By depositing our $50k (say, of Dai) we borrowed from Aave (this may be a bad idea!), we can mint (and borrow) up to $25k of alUSD without liquidation risk. Our initial $50k will now earn yield through various strategies and the rewards of that yield will go toward paying off the $25k borrow so that we can forget it was ever a thing. And now we can go have fun with the $25k! Maybe roll the snowball of debt further or do some other yield farming. We are heavily incentivized to leave our deposit… forever? Or at least until we can withdraw it without paying them back.

That is some Grade-A time-locked TVL. Alchemix gets to count our full $50k of DAI deposits toward their TVL and it’ll be pretty sticky.

Cream had a good example of a more pedestrian time-locked TVL last Defi Summer. I’m too lazy to check how they do it now. Basically, you earned better APY if you agreed to keep your lending or LP tokens locked up in their staking contracts for a longer period of time. It helped stabilize the pool liquidity and rewarded people who agreed to lock for longer. TVL secured.

Many protocols use similar tiered reward mechanisms for staking their own governance tokens, as it helps prevent farm-and-dumps. However, tokens of the base protocol that get staked and timelocked for extra rewards aren’t typically considered as TVL (enter Sovryn drama stage right) because they are all native protocol assets rather than assets from the broader Defi ecosystem being utilized within the current protocol.

Black hole locked

The most fun example of TVL is where it’s a legitimate black hole. Curve is the most interesting example, and the recently launched Convex Finance version is the most fun. Curve rewards CRV to protocol participants. When a user locks their CRV for four years they get the full rewards of veCRV.

Convex Finance is an additional protocol that brings liquidity to this rewards mechanism. One can take CRV, convert it to cvxCRV, and on the backend Convex locks that CRV as veCRV and tokenizes the cvxCRV to the user, which when staked or utilized within the system will reward the veCRV rewards.

So, you get veCRV like rewards inside of Convex, without sacrificing liquidity. And all those CRV that get converted to cvxCRV go down the veCRV black hole (a four year lock) and are perpetually renewed by Convex.

That’s a black hole.

What counts as TVL

In this scenario, CRV that gets staked on Curve isn’t proper TVL (as it’s their own governance token). Whereas CRV that gets converted and staked on Convex does count as TVL for Convex, because it’s someone else’s token staked on their system.

Thus we now have some understanding of TVL, right? No? Here’s the smell test.

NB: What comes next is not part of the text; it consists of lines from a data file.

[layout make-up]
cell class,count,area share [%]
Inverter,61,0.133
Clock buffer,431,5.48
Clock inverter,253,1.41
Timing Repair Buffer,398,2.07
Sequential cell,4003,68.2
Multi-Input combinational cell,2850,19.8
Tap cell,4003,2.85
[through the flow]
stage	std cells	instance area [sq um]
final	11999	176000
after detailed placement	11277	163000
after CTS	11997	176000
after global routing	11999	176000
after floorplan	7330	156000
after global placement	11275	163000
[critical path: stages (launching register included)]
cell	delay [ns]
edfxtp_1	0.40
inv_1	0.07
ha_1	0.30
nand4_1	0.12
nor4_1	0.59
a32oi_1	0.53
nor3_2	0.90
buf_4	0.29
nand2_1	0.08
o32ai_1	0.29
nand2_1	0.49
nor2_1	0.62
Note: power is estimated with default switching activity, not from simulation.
<file path="src/rtl/core/bpa_pkg.sv">
`timescale 1ns / 1ps
`default_nettype none
// ----------------------------------------------------------------------------
// bpa_pkg
// Shared constants, codes and types of the bitmap page allocator.
// ----------------------------------------------------------------------------
package bpa_pkg;

    // Map geometry
    localparam int MAX_PAGE_COUNT = 262144;
    localparam int WORD_BITS      = 32;
    localparam int MAP_WORDS      = MAX_PAGE_COUNT / WORD_BITS;
    localparam int SUM_WORDS      = MAP_WORDS / WORD_BITS;
    localparam int TOP_BITS       = SUM_WORDS / WORD_BITS;
    localparam int BIT_W          = $clog2(WORD_BITS);
    localparam int MAP_AW         = $clog2(MAP_WORDS);
    localparam int SUM_AW         = $clog2(SUM_WORDS);
    localparam int TOP_W          = $clog2(TOP_BITS);
    localparam int PAGE_W         = $clog2(MAX_PAGE_COUNT);

    // Field widths
    localparam int PAGE_SHIFT = 12;
    localparam int ADDR_W     = 64;
    localparam int BASE_W     = 52;
    localparam int COUNT_W    = 19;
    localparam int FUNC_W     = 2;
    localparam int STATUS_W   = 2;
    localparam int CFG_IDX_W  = 1;
    localparam int CFG_DATA_W = BASE_W;

    // Request kinds
    localparam logic [FUNC_W-1:0] FN_ALLOC = 2'd0;
    localparam logic [FUNC_W-1:0] FN_FREE  = 2'd1;
    localparam logic [FUNC_W-1:0] FN_CLEAR = 2'd2;

    // Result status
    localparam logic [STATUS_W-1:0] STS_OK          = 2'd0;
    localparam logic [STATUS_W-1:0] STS_NO_PAGE     = 2'd1;
    localparam logic [STATUS_W-1:0] STS_BAD_ADDR    = 2'd2;
    localparam logic [STATUS_W-1:0] STS_DOUBLE_FREE = 2'd3;

    // Configuration register indexes
    localparam logic [CFG_IDX_W-1:0] CFG_BASE_PAGE   = 1'd0;
    localparam logic [CFG_IDX_W-1:0] CFG_TOTAL_PAGES = 1'd1;

    // Access to the map and summary memories
    typedef struct packed {
        logic                 map_re;
        logic                 map_we;
        logic [MAP_AW-1:0]    map_addr;
        logic [WORD_BITS-1:0] map_wdata;
        logic                 sum_re;
        logic                 sum_we;
        logic [SUM_AW-1:0]    sum_addr;
        logic [WORD_BITS-1:0] sum_wdata;
    } t_store_req;

endpackage
`default_nettype wire

</file>
<file path="src/rtl/core/bpa_ffs.sv">
`timescale 1ns / 1ps
`default_nettype none
// ----------------------------------------------------------------------------
// bpa_ffs
// Find-first-set over one map word, shared by every level of the search.
// ----------------------------------------------------------------------------
module bpa_ffs
    import bpa_pkg::*;
(
    input  wire logic [WORD_BITS-1:0] i_word,
    output logic                      o_found,
    output logic [BIT_W-1:0]          o_idx
);

    always_comb begin
        o_idx = '0;
        // lowest set bit wins
        for (int k = WORD_BITS - 1; k >= 0; k--) begin
            if (i_word[k]) begin
                o_idx = BIT_W'(k);
            end
        end
        o_found = |i_word;
    end

endmodule
`default_nettype wire

</file>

Does a protocol have a bunch of other protocols’ tokens locked in its smart contracts? Stables, ETH, altcoins? That’s TVL. Does a protocol have a bunch of its own token locked on its platform for governance and staking rewards? That doesn’t really pass the TVL smell test.

Does TVL matter?

Yes. Kinda.

The thing of utmost interest in Defi protocols is utilization in my opinion, and whether that utilization can turn into protocol profits. TVL is indication that a protocol is utilized, whether by raw activity (transaction counts) or value of assets engaged.

Is TVL perfect? No, far from it. Is it worthless? No, it gives a snapshot of utilization. How well a protocol monetizes that utilization is a different story. Whether that utilization is sticky (will people still use this protocol when the yield farming free money dries up?) is very, very important. TVL won’t tell you that story all by itself.

TVL is a nice thing to know. Just like total protocol revenue is nice to know. And several other metrics. It is not an end-all-be-all, and it does not indicate the true value of a protocol all by itself. It’s a piece of the puzzle for valuing Defi projects.